The combination of high oleic comfort + meaningful behenic chain + near-zero scent + exceptional stability makes moringa a strong premium carrier oil. It absorbs at moderate speed, leaves a soft satin finish, and is well tolerated across skin types.

The natural absence of scent makes moringa ideal in fragrance-based skincare (fragrance bases, perfume rolettes), unscented sensitive-skin products, and any formula where you want the oil to disappear into the rest of the composition.

In emulsions, moringa adds body and richness with minimal sensory footprint. It pairs well with both light dry-touch oils (squalane, abyssinian) and heavier butters (shea, cocoa).

There is also meaningful research interest in moringa’s tocopherol load and small zeatin (a plant cytokinin) fraction for anti-aging skincare, though the practical effect at cosmetic percentages is modest.

How to use

Add to the oil phase. Tolerates heat-and-hold to 80 C without issue.

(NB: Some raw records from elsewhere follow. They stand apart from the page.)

[src/hdl/togu_pkg.sv]
// Shared types and codes for the timestamp-ordered resource grant unit.
package togu_pkg;

    typedef enum logic [2:0] {
        ST_IDLE,
        ST_INS,
        ST_INS_HEAD,
        ST_REL_FIND,
        ST_REL_SHIFT,
        ST_SCAN_START,
        ST_SCAN,
        ST_FLUSH
    } t_state;

    typedef enum logic [1:0] {
        STAT_OK        = 2'd0,
        STAT_REL_EMPTY = 2'd1,
        STAT_INS_FULL  = 2'd2
    } t_status;

    localparam logic        ACT_INSERT  = 1'b0;
    localparam logic        ACT_RELEASE = 1'b1;
    localparam logic [9:0]  CAP_RESET   = 10'd20;
    localparam logic        REG_CAP     = 1'b0;

endpackage

[src/hdl/timestamp_ordered_resource_grant_unit.sv]
// Top level: sorted request table in one memory, admission scan, grant output stage.
// Usage
//   Input stream (s_*): one beat is a request insert (s_tuser = 0) or a release
//   (s_tuser = 1) carrying stamp, requester id and amount. The table stays sorted
//   by (stamp, requester); a release drops the first entry of that requester.
//   After each beat the unit walks from the head, summing amounts while they fit
//   in the capacity register, and sends one output beat per newly granted
//   requester (m_tuser = 1, m_tlast on the final one). With no new grant, or on
//   a release into an empty table or an insert into a full one, a single beat
//   with m_tuser = 0, the status code and m_tlast = 1 is sent.
//   User writes capacity over the APB port at byte address 0 while idle (unchecked).
// Timing
//   One synchronous memory holds all entries (one read, one write per cycle).
//   A beat is accepted, then an insert walks down from the tail or a release
//   walks up from the head, then the scan sets up and walks entry by entry,
//   then the final beat is sent. The longest beat is an insert at the head of
//   a nearly full table. s_tready is high only in idle.
// Reset and stall
//   Reset empties the table (count to zero) and loads capacity 20. A stalled
//   receiver holds the output register; the scan pauses until a beat is taken.
module timestamp_ordered_resource_grant_unit
    import togu_pkg::*;
#(
    parameter int QUEUE_DEPTH = 16,
    parameter int ID_BITS     = 8
) (
    input  logic        i_clk,
    input  logic        i_rst_n,
    // APB configuration port
    input  logic        psel,
    input  logic        penable,
    input  logic        pwrite,
    input  logic [2:0]  paddr,
    input  logic [31:0] pwdata,
    output logic [31:0] prdata,
    output logic        pready,
    // input stream
    input  logic        s_tvalid,
    output logic        s_tready,
    input  logic [47:0] s_tdata,   // [31:0] stamp, [39:32] requester, [43:40] amount
    input  logic        s_tuser,   // [0] action
    // result stream
    output logic        m_tvalid,
    input  logic        m_tready,
    output logic [15:0] m_tdata,   // [7:0] grant_id, [9:8] status
    output logic        m_tuser,   // [0] granted
    output logic        m_tlast
);

    localparam int AW  = (QUEUE_DEPTH > 1) ? $clog2(QUEUE_DEPTH) : 1;
    localparam int CW  = $clog2(QUEUE_DEPTH + 1);
    localparam int IDW = ID_BITS;
    localparam int EW  = 37 + IDW;   // {stamp, id, amount, granted}

    // control and payload registers
    t_state          r_state, n_state;
    logic [CW-1:0]   r_count, n_count;
    logic [AW-1:0]   r_idx, n_idx;
    logic            r_act, n_act;
    logic [31:0]     r_stamp, n_stamp;
    logic [IDW-1:0]  r_id, n_id;
    logic [3:0]      r_amt, n_amt;
    logic [9:0]      r_sum, n_sum;
    logic            r_pend_v, n_pend_v;
    logic [IDW-1:0]  r_pend_id, n_pend_id;
    t_status         r_status, n_status;
    logic [9:0]      r_cap;
    logic            r_m_valid, n_m_valid;
    logic            r_m_gnt, n_m_gnt;
    logic [7:0]      r_m_id, n_m_id;
    t_status         r_m_status, n_m_status;
    logic            r_m_last, n_m_last;

    // entry memory
    logic [EW-1:0]   mem [QUEUE_DEPTH];
    logic [EW-1:0]   r_rdata;
    logic            mem_re, mem_we;
    logic [AW-1:0]   mem_raddr, mem_waddr;
    logic [EW-1:0]   mem_wdata;

    logic [31:0]     rd_stamp;
    logic [IDW-1:0]  rd_id;
    logic [3:0]      rd_amt;
    logic            rd_gnt;
    logic            new_less, at_last, fits, out_free, s_acc, cfg_wr;
    logic [10:0]     sum_next;
    logic [EW-1:0]   new_entry;

    assign rd_gnt    = r_rdata[0];
    assign rd_amt    = r_rdata[4:1];
    assign rd_id     = r_rdata[5 +: IDW];
    assign rd_stamp  = r_rdata[5 + IDW +: 32];
    assign new_entry = {r_stamp, r_id, r_amt, 1'b0};

    assign new_less = (r_stamp < rd_stamp) || ((r_stamp == rd_stamp) && (r_id < rd_id));
    assign at_last  = ((CW'(r_idx) + CW'(1)) == r_count);
    assign sum_next = {1'b0, r_sum} + 11'(rd_amt);
    assign fits     = (sum_next <= {1'b0, r_cap});
    assign out_free = !r_m_valid || m_tready;
    assign s_acc    = s_tvalid && s_tready;

    // configuration port
    assign pready = 1'b1;
    assign cfg_wr = psel && penable && pwrite;
    assign prdata = (paddr[2] == REG_CAP) ? {22'd0, r_cap} : 32'd0;

    always_ff @(posedge i_clk) begin
        if (!i_rst_n) begin
            r_cap <= CAP_RESET;
        end else if (cfg_wr && (paddr[2] == REG_CAP)) begin
            r_cap <= pwdata[9:0];
        end
    end

    // stream ports
    assign s_tready = (r_state == ST_IDLE);
    assign m_tvalid = r_m_valid;
    assign m_tdata  = {6'd0, r_m_status, r_m_id};
    assign m_tuser  = r_m_gnt;
    assign m_tlast  = r_m_last;

    // memory: one write, one registered read per cycle
    always_ff @(posedge i_clk) begin
        if (mem_we) begin
            mem[mem_waddr] <= mem_wdata;
        end
        if (mem_re) begin
            r_rdata <= mem[mem_raddr];
        end
    end

    // state and control registers
    always_ff @(posedge i_clk) begin
        if (!i_rst_n) begin
            r_state   <= ST_IDLE;
            r_count   <= '0;
            r_pend_v  <= 1'b0;
            r_m_valid <= 1'b0;
        end else begin
            r_state   <= n_state;
            r_count   <= n_count;
            r_pend_v  <= n_pend_v;
            r_m_valid <= n_m_valid;
        end
    end

    // payload registers
    always_ff @(posedge i_clk) begin
        r_idx      <= n_idx;
        r_act      <= n_act;
        r_stamp    <= n_stamp;
        r_id       <= n_id;
        r_amt      <= n_amt;
        r_sum      <= n_sum;
        r_pend_id  <= n_pend_id;
        r_status   <= n_status;
        r_m_gnt    <= n_m_gnt;
        r_m_id     <= n_m_id;
        r_m_status <= n_m_status;
        r_m_last   <= n_m_last;
    end

    // sequencer: insert walks down from the tail, release walks up from the
    // head, then the admission scan walks up from the head
    always_comb begin
        n_state    = r_state;
        n_count    = r_count;
        n_idx      = r_idx;
        n_act      = r_act;
        n_stamp    = r_stamp;
        n_id       = r_id;
        n_amt      = r_amt;
        n_sum      = r_sum;
        n_pend_v   = r_pend_v;
        n_pend_id  = r_pend_id;
        n_status   = r_status;
        n_m_valid  = r_m_valid && !m_tready;
        n_m_gnt    = r_m_gnt;
        n_m_id     = r_m_id;
        n_m_status = r_m_status;
        n_m_last   = r_m_last;
        mem_re     = 1'b0;
        mem_raddr  = r_idx;
        mem_we     = 1'b0;
        mem_waddr  = r_idx;
        mem_wdata  = r_rdata;

        unique case (r_state)
            ST_IDLE: begin
                if (s_acc) begin
                    n_act    = s_tuser;
                    n_stamp  = s_tdata[31:0];
                    n_id     = IDW'(s_tdata[39:32]);
                    n_amt    = s_tdata[43:40];
                    n_pend_v = 1'b0;
                    n_status = STAT_OK;
                    if (s_tuser == ACT_INSERT) begin
                        if (r_count == CW'(QUEUE_DEPTH)) begin
                            n_status = STAT_INS_FULL;
                            n_state  = ST_FLUSH;
                        end else if (r_count == '0) begin
                            n_idx   = '0;
                            n_state = ST_INS_HEAD;
                        end else begin
                            // fetch the tail entry
                            mem_re    = 1'b1;
                            mem_raddr = AW'(r_count - CW'(1));
                            n_idx     = mem_raddr;
                            n_state   = ST_INS;
                        end
                    end else begin
                        if (r_count == '0) begin
                            n_status = STAT_REL_EMPTY;
                            n_state  = ST_FLUSH;
                        end else begin
                            mem_re    = 1'b1;
                            mem_raddr = '0;
                            n_idx     = '0;
                            n_state   = ST_REL_FIND;
                        end
                    end
                end
            end

            ST_INS: begin
                mem_we    = 1'b1;
                mem_waddr = AW'(r_idx + AW'(1));
                if (new_less) begin
                    // move the entry up one place, keep walking down
                    mem_wdata = r_rdata;
                    if (r_idx == '0) begin
                        n_state = ST_INS_HEAD;
                    end else begin
                        mem_re    = 1'b1;
                        mem_raddr = AW'(r_idx - AW'(1));
                        n_idx     = mem_raddr;
                    end
                end else begin
                    mem_wdata = new_entry;
                    n_count   = CW'(r_count + CW'(1));
                    n_state   = ST_SCAN_START;
                end
            end

            ST_INS_HEAD: begin
                mem_we    = 1'b1;
                mem_waddr = '0;
                mem_wdata = new_entry;
                n_count   = CW'(r_count + CW'(1));
                n_state   = ST_SCAN_START;
            end

            ST_REL_FIND: begin
                if (rd_id == r_id) begin
                    if (at_last) begin
                        n_count = CW'(r_count - CW'(1));
                        n_state = ST_SCAN_START;
                    end else begin
                        mem_re    = 1'b1;
                        mem_raddr = AW'(r_idx + AW'(1));
                        n_idx     = mem_raddr;
                        n_state   = ST_REL_SHIFT;
                    end
                end else if (at_last) begin
                    // no match: table unchanged
                    n_state = ST_SCAN_START;
                end else begin
                    mem_re    = 1'b1;
                    mem_raddr = AW'(r_idx + AW'(1));
                    n_idx     = mem_raddr;
                end
            end

            ST_REL_SHIFT: begin
                // close the gap: move entry down one place
                mem_we    = 1'b1;
                mem_waddr = AW'(r_idx - AW'(1));
                mem_wdata = r_rdata;
                if (at_last) begin
                    n_count = CW'(r_count - CW'(1));
                    n_state = ST_SCAN_START;
                end else begin
                    mem_re    = 1'b1;
                    mem_raddr = AW'(r_idx + AW'(1));
                    n_idx     = mem_raddr;
                end
            end

            ST_SCAN_START: begin
                n_sum    = '0;
                n_pend_v = 1'b0;
                n_status = STAT_OK;
                if (r_count == '0) begin
                    n_state = ST_FLUSH;
                end else begin
                    mem_re    = 1'b1;
                    mem_raddr = '0;
                    n_idx     = '0;
                    n_state   = ST_SCAN;
                end
            end

            ST_SCAN: begin
                if (!fits) begin
                    n_state = ST_FLUSH;
                end else if (!rd_gnt && r_pend_v && !out_free) begin
                    // hold: the pending grant cannot move to the output yet
                    n_state = ST_SCAN;
                end else begin
                    n_sum = sum_next[9:0];
                    if (!rd_gnt) begin
                        if (r_pend_v) begin
                            n_m_valid  = 1'b1;
                            n_m_gnt    = 1'b1;
                            n_m_id     = 8'(r_pend_id);
                            n_m_status = STAT_OK;
                            n_m_last   = 1'b0;
                        end
                        n_pend_v  = 1'b1;
                        n_pend_id = rd_id;
                        mem_we    = 1'b1;
                        mem_waddr = r_idx;
                        mem_wdata = {r_rdata[EW-1:1], 1'b1};
                    end
                    if (at_last) begin
                        n_state = ST_FLUSH;
                    end else begin
                        mem_re    = 1'b1;
                        mem_raddr = AW'(r_idx + AW'(1));
                        n_idx     = mem_raddr;
                    end
                end
            end

            ST_FLUSH: begin
                if (out_free) begin
                    n_m_valid = 1'b1;
                    n_m_last  = 1'b1;
                    if (r_pend_v) begin
                        n_m_gnt    = 1'b1;
                        n_m_id     = 8'(r_pend_id);
                        n_m_status = STAT_OK;
                    end else begin
                        n_m_gnt    = 1'b0;
                        n_m_id     = '0;
                        n_m_status = r_status;
                    end
                    n_pend_v = 1'b0;
                    n_state  = ST_IDLE;
                end
            end

            default: begin
                n_state = ST_IDLE;
            end
        endcase
    end

    // checks
    a_count_bound: assert property (@(posedge i_clk) disable iff (!i_rst_n)
        r_count <= CW'(QUEUE_DEPTH))
        else $error("entry count above table depth");

    a_no_write_idle: assert property (@(posedge i_clk) disable iff (!i_rst_n)
        (r_state == ST_IDLE) |-> !mem_we)
        else $error("table written while idle");

    a_accept_leaves_idle: assert property (@(posedge i_clk) disable iff (!i_rst_n)
        s_acc |=> (r_state != ST_IDLE))
        else $error("accepted beat did not start work");

    a_count_step: assert property (@(posedge i_clk) disable iff (!i_rst_n)
        $past(i_rst_n) |-> (r_count == $past(r_count)) ||
                           (r_count == CW'($past(r_count) + CW'(1))) ||
                           (r_count == CW'($past(r_count) - CW'(1))))
        else $error("entry count moved by more than one");

    a_grant_ok: assert property (@(posedge i_clk) disable iff (!i_rst_n)
        (r_m_valid && r_m_gnt) |-> (r_m_status == STAT_OK))
        else $error("grant beat carries an error status");

    a_mid_flush: assert property (@(posedge i_clk) disable iff (!i_rst_n)
        (r_m_valid && !r_m_last) |-> r_m_gnt)
        else $error("non-final beat without a grant");

endmodule

[config.mk]
export PLATFORM = sky130hd
export DESIGN_NAME = timestamp_ordered_resource_grant_unit
export DESIGN_NICKNAME = d
export VERILOG_FILES = /design/src/hdl/togu_pkg.sv /design/src/hdl/timestamp_ordered_resource_grant_unit.sv
export SDC_FILE = /design/constraint.sdc
export NUM_CORES = 1
export LEC_CHECK = 0
export BUFFER_PORTS_ARGS = -buffer_cell sky130_fd_sc_hd__buf_2
export CAP_MARGIN = 25
export CORE_AREA = 2 2 332 334
export DETAILED_ROUTE_END_ITERATION = 6
export DIE_AREA = 0 0 334 336
export GPL_TIMING_DRIVEN = 0
export MAX_ROUTING_LAYER = met4
export PLACE_DENSITY_LB_ADDON = 0.1
export SYNTH_ARGS = -nofsm -noshare
export SYNTH_HDL_FRONTEND = slang
export SYNTH_SLANG_ARGS = --single-unit
export TNS_END_PERCENT = 1
[constraint.sdc]
create_clock -name i_clk -period 8 [get_ports i_clk]
set_input_delay 0.8 -clock i_clk [delete_from_list [all_inputs] [get_ports i_clk]]
set_output_delay 0.8 -clock i_clk [all_outputs]
set_load 0.1 [all_outputs]
== Word-level counts from Yosys, hierarchy flattened ==
Memories as Yosys holds them, arrays and structs flattened. A register that Yosys moved wholly into a read port is not among the register bits.
Index checks and enable logic that the tools add are counted.
Word-level totals
  bits in registers: 100
  RAM bits: 720
  input bits: 91
  memories: 1
Cells by class
  add/sub/neg operators: 6
  $lt $le $gt $ge: 3
  eq/ne operators: 22
  muxes and demuxes: 105
  bitwise logic cells: 3
  reduce and logical (&&, ||, !) cells: 34
Memories
  mem: words 16, width 45, rd ports 1, clocked after memory_dff 1, write ports 1, line timestamp_ordered_resource_grant_unit.sv:75  | logic [EW-1:0] mem [QUEUE_DEPTH];
Operators by type and width (count)
  45-bit one-hot mux with 3 select lines: 1
  4-bit 2-to-1 mux: 14
  8-bit 2-to-1 mux: 6
  45-bit 2-to-1 mux: 1
  1-bit 2-to-1 mux: 40
  4-bit one-hot mux with 5 select lines: 2
  3-bit 2-to-1 mux: 12
  32-bit == test: 1
  32-bit < comparator: 1
  10-bit 2-to-1 mux: 3
  3-bit one-hot mux with 8 select lines: 1
  2-bit 2-to-1 mux: 10
  10-bit one-hot mux with 2 select lines: 1
  5-bit one-hot mux with 4 select lines: 1
  8-bit one-hot mux with 2 select lines: 1
  5-bit 2-to-1 mux: 3
  2-bit != test (second input constant): 7
  3-bit == test (second input constant): 4
  4-bit one-hot mux with 3 select lines: 1
  6-bit AND reduction: 2
  10-bit by 4-bit adder with 11-bit output: 1
  11-bit by 10-bit <= comparator with 1-bit output: 1
  3-bit AND reduction: 3
  8-bit == test: 1
  other kinds (31): 55

== Longest topological paths before layout ==
Gate-level depths: netlist of run 1.
  depth after elaboration: 9
  mapped depth: 22
  mapped depth without buffers: 18

== Worst setup path after synthesis of run 1 ==
No wires, ideal clock.
  path type: register to register
  from: register r_rdata[1], read port of mem
  to: memory mem[2][0] in the netlist's numbering (enable)
  arrival time: 6.080 ns
  data required time: 7.552 ns
  slack: 1.472 ns
  cell stages (with the launch flop): 17
  buffers on the path: 0
  clock period less this slack: 6.528 ns
  path through: edfxtp_1 -> ha_1 -> inv_1 -> fa_1 -> nand2b_1 -> a21oi_1 -> and3_1 -> xor2_1 -> ha_1 -> nand4_1 -> nor3_1 -> a2bb2oi_2 -> nand2_1 -> nor4_1 -> inv_1 -> o32a_1 -> nor2_1
Between the ends
  word-level cells in the longest chain between the ends: 6
RTL lines
  from (decl): line timestamp_ordered_resource_grant_unit.sv:76  | logic [EW-1:0] r_rdata;
  10-bit by 4-bit adder with 11-bit output: line timestamp_ordered_resource_grant_unit.sv:97  | assign sum_next = {1'b0, r_sum} + 11'(rd_amt);
  named net sum_next[6]: line timestamp_ordered_resource_grant_unit.sv:86  | logic [10:0] sum_next;
  11-bit by 10-bit <= comparator with 1-bit output: line timestamp_ordered_resource_grant_unit.sv:98  | assign fits = (sum_next <= {1'b0, r_cap});
  1-bit 2-to-1 mux: line timestamp_ordered_resource_grant_unit.sv:304  | if (!fits) begin
  1-bit one-hot mux with 2 select lines: line timestamp_ordered_resource_grant_unit.sv:188  | unique case (r_state)
  1-bit 2-to-1 mux: line timestamp_ordered_resource_grant_unit.sv:124  | if (mem_we) begin
  1-bit 2-to-1 mux (not written as such): line timestamp_ordered_resource_grant_unit.sv:125  | mem[mem_waddr] <= mem_wdata;
  to (decl): line timestamp_ordered_resource_grant_unit.sv:75
The timed path passes the listed nets, and every way through them passes these cells.

== Worst setup path after layout of run 1 ==
  from: register r_rdata[1], read port of mem
  to: register r_rdata[15], read port of mem, data pin
Between the ends
  word-level cells in the longest chain between the ends: 4
  elaborated cells between the ends (all ways): 6
  those cells by class: 1 x add/sub; 1 x order compare; 4 x mux
RTL lines (line)
  10-bit by 4-bit adder with 11-bit output *: timestamp_ordered_resource_grant_unit.sv:97
  named net sum_next[6]: timestamp_ordered_resource_grant_unit.sv:86
  11-bit by 10-bit <= comparator with 1-bit output *: timestamp_ordered_resource_grant_unit.sv:98
  4-bit 2-to-1 mux / 1-bit 2-to-1 mux (equally long branches): timestamp_ordered_resource_grant_unit.sv:304
  4-bit one-hot mux with 5 select lines / 1-bit one-hot mux with 5 select lines (equally long branches): timestamp_ordered_resource_grant_unit.sv:188
Mark *: on every way through the listed nets, which the timed path passes. The rest lies on a longest branch.
A chain may end at the register's enable or synchronous reset.

==> results of run 1 <==
==> critical path: stages (launching register included) <==
cell       delay (ps)
edfxtp_1          360
ha_1              170
inv_1              50
fa_1              400
nand2b_1          160
a21oi_1           390
and3_1            240
xor2_1            240
ha_1              180
nand4_1           140
nor3_1            340
a2bb2oi_2         300
a21oi_1           220
nor3_2            530
a41oi_1           320
a2111o_1          360
buf_2             270
clkbuf_1          360
a21oi_2           620
buf_6             240
clkbuf_1          650
o211ai_1          230
o211ai_1          160
==> worst min path at each step <==
stage          slack (ps)  depth (start not counted)                     to
6_report              300                          1  r_stamp[26]$_DFFE_PP_
5_1_grt               270                          1  r_stamp[12]$_DFFE_PP_
4_1_cts               250                          1  r_stamp[26]$_DFFE_PP_
3_5_place_dp          450                          2  r_cap[6]$_SDFFE_PN0P_
3_3_place_gp          450                          2  r_cap[5]$_SDFFE_PN0P_
2_1_floorplan         440                          2  r_cap[1]$_SDFFE_PN0P_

Genuinely tolerant of hot-process formulations.

Usage rates by product type:

  • Face oils and serums: 10-30%
  • Face creams and lotions: 5-15%
  • Body lotions and butters: 5-20%
  • Hair oils and serums: 5-15%
  • Perfume rolettes and fragrance bases: 50-100% (the whole carrier)
  • Lip balms: 3-10%
  • Massage oils: 10-30%

Moringa is one of the safer “single oil” carriers — it works on its own without needing companion oils.

Best for / Worst for

Best for: fragrance bases and perfume rolettes (zero scent interference), sensitive-skin formulas, long-shelf-life leave-on products, unscented product lines, mature-skin face oils, premium positioning.

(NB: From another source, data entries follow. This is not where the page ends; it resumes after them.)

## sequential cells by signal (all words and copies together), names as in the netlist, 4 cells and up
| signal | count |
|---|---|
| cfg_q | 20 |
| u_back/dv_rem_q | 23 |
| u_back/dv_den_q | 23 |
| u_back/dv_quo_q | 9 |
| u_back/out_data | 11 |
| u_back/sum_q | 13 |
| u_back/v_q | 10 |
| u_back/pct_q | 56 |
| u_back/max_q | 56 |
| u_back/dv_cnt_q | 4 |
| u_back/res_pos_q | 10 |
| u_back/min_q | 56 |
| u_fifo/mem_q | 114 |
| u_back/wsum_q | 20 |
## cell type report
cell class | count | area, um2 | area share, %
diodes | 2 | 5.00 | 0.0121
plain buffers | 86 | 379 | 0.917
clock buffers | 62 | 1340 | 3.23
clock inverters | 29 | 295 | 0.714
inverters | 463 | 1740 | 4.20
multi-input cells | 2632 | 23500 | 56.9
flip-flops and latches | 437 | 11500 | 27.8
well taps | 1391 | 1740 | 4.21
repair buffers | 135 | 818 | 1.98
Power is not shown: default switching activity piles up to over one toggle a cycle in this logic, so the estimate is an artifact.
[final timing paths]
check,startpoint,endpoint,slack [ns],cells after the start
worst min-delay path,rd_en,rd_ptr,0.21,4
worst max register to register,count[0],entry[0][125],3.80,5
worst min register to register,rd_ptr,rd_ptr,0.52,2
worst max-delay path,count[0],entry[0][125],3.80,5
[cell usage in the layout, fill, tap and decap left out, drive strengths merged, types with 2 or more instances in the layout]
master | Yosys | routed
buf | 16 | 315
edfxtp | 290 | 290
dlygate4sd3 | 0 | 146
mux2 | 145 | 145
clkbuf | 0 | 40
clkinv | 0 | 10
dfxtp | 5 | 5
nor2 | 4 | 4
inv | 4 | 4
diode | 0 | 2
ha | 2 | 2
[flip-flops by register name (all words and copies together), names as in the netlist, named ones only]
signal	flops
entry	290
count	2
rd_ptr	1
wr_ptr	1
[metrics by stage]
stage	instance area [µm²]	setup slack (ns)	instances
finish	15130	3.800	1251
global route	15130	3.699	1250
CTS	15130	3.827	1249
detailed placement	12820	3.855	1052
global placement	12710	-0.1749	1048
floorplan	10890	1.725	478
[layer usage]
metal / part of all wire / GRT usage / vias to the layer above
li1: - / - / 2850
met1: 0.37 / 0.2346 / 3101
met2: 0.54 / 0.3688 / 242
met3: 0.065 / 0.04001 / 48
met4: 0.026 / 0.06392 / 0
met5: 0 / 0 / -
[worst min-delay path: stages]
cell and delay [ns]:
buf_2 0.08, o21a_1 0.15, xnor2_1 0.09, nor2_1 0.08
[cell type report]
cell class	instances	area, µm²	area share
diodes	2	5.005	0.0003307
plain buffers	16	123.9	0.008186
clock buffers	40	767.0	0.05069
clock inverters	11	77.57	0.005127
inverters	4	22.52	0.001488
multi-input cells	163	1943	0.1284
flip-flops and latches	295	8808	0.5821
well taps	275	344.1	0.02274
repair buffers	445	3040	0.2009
==> config.mk <==
export PLATFORM = sky130hd
export DESIGN_NAME = recursive_rw_lock_manager
export DESIGN_NICKNAME = d
export VERILOG_FILES = /design/src/rrwl_pkg.sv /design/src/recursive_rw_lock_manager.sv /design/src/rrwl_in_stage.sv /design/src/rrwl_core.sv
export SDC_FILE = /design/constraint.sdc
export NUM_CORES = 1
export LEC_CHECK = 0
export BUFFER_PORTS_ARGS = -buffer_cell sky130_fd_sc_hd__buf_2
export CAP_MARGIN = 5
export CORE_MARGIN = 2
export CORE_UTILIZATION = 50
export CTS_BUF_LIST = sky130_fd_sc_hd__clkbuf_4
export CTS_CLUSTER_DIAMETER = 200
export DETAILED_ROUTE_END_ITERATION = 8
export PLACE_DENSITY = 0.76
export SYNTH_ARGS = -nofsm -noshare
export SYNTH_HDL_FRONTEND = slang
export SYNTH_SLANG_ARGS = --single-unit
==> constraint.sdc <==
create_clock -name i_clk -period 10.6 [get_ports i_clk]
set_input_delay 1.06 -clock i_clk [delete_from_list [all_inputs] [get_ports i_clk]]
set_output_delay 1.06 -clock i_clk [all_outputs]
set_load 0.1 [all_outputs]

Worst for: budget formulations (moringa is moderately expensive), formulas where strong botanical character is wanted, very oily skin (the oleic dominance can be heavy for some).

Common pitfalls

Confusing seed oil with seed extract. Moringa seed oil (cold-pressed lipid) and moringa seed extract (water-/glycerine-based, different INCI) are different ingredients. They are not interchangeable.

Over-paying for “ben oil” branding. Moringa oil and ben oil are the same thing. Marketing some bottles as “rare ancient Egyptian ben oil” can come with a price premium that isn’t warranted.

Confusing with moringa leaf products. Moringa leaf powder, leaf extract, and leaf oil are entirely different ingredients with different chemistry. The seed oil has the fatty-acid + behenic + stability story; the leaf products have the polyphenol + chlorophyll + nutrient story.

Authenticity at the low end. Genuine cold-pressed moringa oil is a moderate-volume specialty product. Some “moringa oil” sold cheaply is heavily cut with sunflower or rapeseed. A good supplier publishes a fatty-acid spec — the easy authenticity check is the behenic acid percentage.

Substitutes

  • Jojoba oil — fellow ultra-stable, near-scent-less premium carrier, very different chemistry.
  • Squalane (olive or sugarcane) — fellow ultra-stable carrier with a lighter, dry-touch feel.
  • Marula oil — very stable, similar oleic-dominant profile, more luxury positioning.
  • Camellia oil — light, stable, premium feel.
  • Abyssinian oil — fellow long-chain (erucic) oil, very different sensory profile.